Cengiz, vişne suyunu çıkartıp bardaklara doldurdu ve Melisa'ya bakıp sırıttı. Ardından kulağına eğilip  fısıldadı.

"Şarap yerine vişne suyuyla idare edeceksin artık dokuz ay boyunca."

Melisa, gülümsedi ve vişne suyundan bir yudum aldıktan sonra Cengiz'in yanağına bir öpücük kondurdu.

"Çocuğumuz sağlıklı doğsun da ben dokuz ay değil bir ömür boyu içmesem de olur."

Cengiz, gülümseyerek karşılık verdi ve meyve suyundan bir yudum aldıktan sonra poşetin içinden kurabiyeyi çıkardı. Kapağını açtı ve masanın üzerine koydu. Ardından kurabiyeden birer tane aldılar.

Kurabiyeden birkaç tane daha alındıktan sonra Cengiz, kapağını kapattı ve gülümseyerek "bu kadar yeter."

"Yemeğe kadar tıka basa doymak istemeyiz değil mi?"

Melisa, gülümseyerek "istemeyiz." dedi gelen kokuları koklamaya başladı. "Balık mı bu?" diye sordu.

Cengiz de "aynen." diyerek ayağa kalktı. Eline bir dürbün aldı.

"Balıklar hazır olana kadar dürbünle uzaklara bakmaya ne dersiniz?"

Melisa, "güzel olur." dedi ve ayağa kalktı. Mine ile birlikte Cengiz'e yaklaştı.

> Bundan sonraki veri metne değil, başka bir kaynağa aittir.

==> src/rtl/psc_pkg.sv <==
// shared constants, types and helpers of the preamp serial control port
package psc_pkg;

  // ----------------------------------------------------------------
  // control word layout
  // ----------------------------------------------------------------
  localparam int WORD_WIDTH = 16;
  localparam int GAIN_WIDTH = 7;
  localparam int GAIN_LSB = 0;
  localparam int USER_LSB = 10;
  localparam int USER_COUNT = 4;
  localparam int THRESH_BIT = 14;
  localparam int SERVO_BIT = 15;
  localparam logic [15:0] WORD_RESET = 16'h0000;

  // ----------------------------------------------------------------
  // gain codes
  // ----------------------------------------------------------------
  localparam logic [6:0] GAIN_UNITY = 7'h00;
  localparam logic [6:0] GAIN_MIN_DB = 7'h0A;
  localparam logic [6:0] GAIN_MAX_DB = 7'h41;

  // ----------------------------------------------------------------
  // timing
  // ----------------------------------------------------------------
  localparam int CLK_FREQ_HZ = 100000000;
  localparam int ZC_TIMEOUT_MS = 16;
  localparam int ZC_TIMEOUT_CYCLES = (CLK_FREQ_HZ / 1000) * ZC_TIMEOUT_MS;
  localparam int ZC_TIMER_WIDTH = 21;

  // ----------------------------------------------------------------
  // pin synchroniser
  // ----------------------------------------------------------------
  localparam int SYNC_COUNT = 9;
  localparam logic [8:0] SYNC_RESET = 9'h100;

  typedef enum logic [1:0] {
    PSC_IDLE = 2'b01,
    PSC_WAIT = 2'b10
  } psc_zc_state_type;

  // codes below the lowest step give unity, codes above the top step clamp
  function automatic logic [6:0] psc_gain_decode(input logic [6:0] code);
    logic [6:0] res;
    res = code;
    if (code < GAIN_MIN_DB) begin
      res = GAIN_UNITY;
    end else if (code > GAIN_MAX_DB) begin
      res = GAIN_MAX_DB;
    end
    return res;
  endfunction

endpackage

==> src/rtl/psc_link_if.sv <==
// internal carrier between the port core, the shifter and the gain sequencer
interface psc_link_if;
  logic csHigh;
  logic csRise;
  logic sclkRise;
  logic sclkFall;
  logic sdiBit;
  logic [15:0] shiftWord;
  logic sdoBit;
  logic latchPulse;
  logic [15:0] ctrlWord;
  logic unityForce;
  logic zcEnable;
  logic zcDetect;
  logic [6:0] gainApplied;

  modport shifter (
    input csHigh, csRise, sclkRise, sclkFall, sdiBit,
    output shiftWord, sdoBit, latchPulse
  );

  modport gainSeq (
    input ctrlWord, latchPulse, unityForce, zcEnable, zcDetect,
    output gainApplied
  );
endinterface

==> src/rtl/psc_shift_port.sv <==
// serial shift register, read-back output stage and word latch strobe
module psc_shift_port (
  // clock and reset
  input wire logic core_clk,
  input wire logic rst_n,
  // link to the core
  psc_link_if.shifter link
);
  import psc_pkg::*;

  // ----------------------------------------------------------------
  // shift register
  // ----------------------------------------------------------------
  always_ff @(posedge core_clk or negedge rst_n) begin
    if (!rst_n) begin
      link.shiftWord <= WORD_RESET;
    end else if (!link.csHigh && link.sclkRise) begin
      link.shiftWord <= {link.shiftWord[WORD_WIDTH-2:0], link.sdiBit};
    end
  end

  // ----------------------------------------------------------------
  // output stage: last bit of the register, moved on falling edges and on every cycle while deselected
  // ----------------------------------------------------------------
  always_ff @(posedge core_clk or negedge rst_n) begin
    if (!rst_n) begin
      link.sdoBit <= 1'b0;
    end else if (link.csHigh || link.sclkFall) begin
      link.sdoBit <= link.shiftWord[WORD_WIDTH-1];
    end
  end

  // ----------------------------------------------------------------
  // latch strobe on deselect
  // ----------------------------------------------------------------
  always_ff @(posedge core_clk or negedge rst_n) begin
    if (!rst_n) begin
      link.latchPulse <= 1'b0;
    end else begin
      link.latchPulse <= link.csRise;
    end
  end

endmodule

Cengiz, gülümseyerek Mine'yi kucağına aldı ve onun dürbünle bakmasını sağladı.

Mine, bir süre baktıktan ve artık bakmaktan sıkıldıktan sonra dürbünü abisine geri verdi ve Cengiz de dürbünü Melisa'ya verdi.

Melisa, teşekkür ederek dürbünü aldı ve bir süre sonra dürbünü gözünden çekti. Kaşlarını çattı. Eliyle işaret ederek "şu gemi bize mi geliyor?" diye sordu.

Cengiz, Melisa gibi bir şeylerden şüphelenerek onun gibi kaşlarını çattı. "Bakayım." dedi ve Melisa'nın elinden dürbünü aldı. Ardından üzerlerine gelmekte olan yattaki adamlarının eli silahlı adamlar olduğunu anladı ve "içerin girin!" diye sesini yükseltti. Belinden tabancasını çıkarttı ve masayı devirerek siper aldı. İçinden "şimdi ayvayı yedik." diye geçirdi.

Bu sırada hem aşçı hem koruma olan Hasan, Melisa'dan tehlike olduğunu duyup elinde iki tane P90 ile yukarı çıktı. Sürünerek Cengiz'e yaklaştı. "Elimizde sadece bunlar var." dedi.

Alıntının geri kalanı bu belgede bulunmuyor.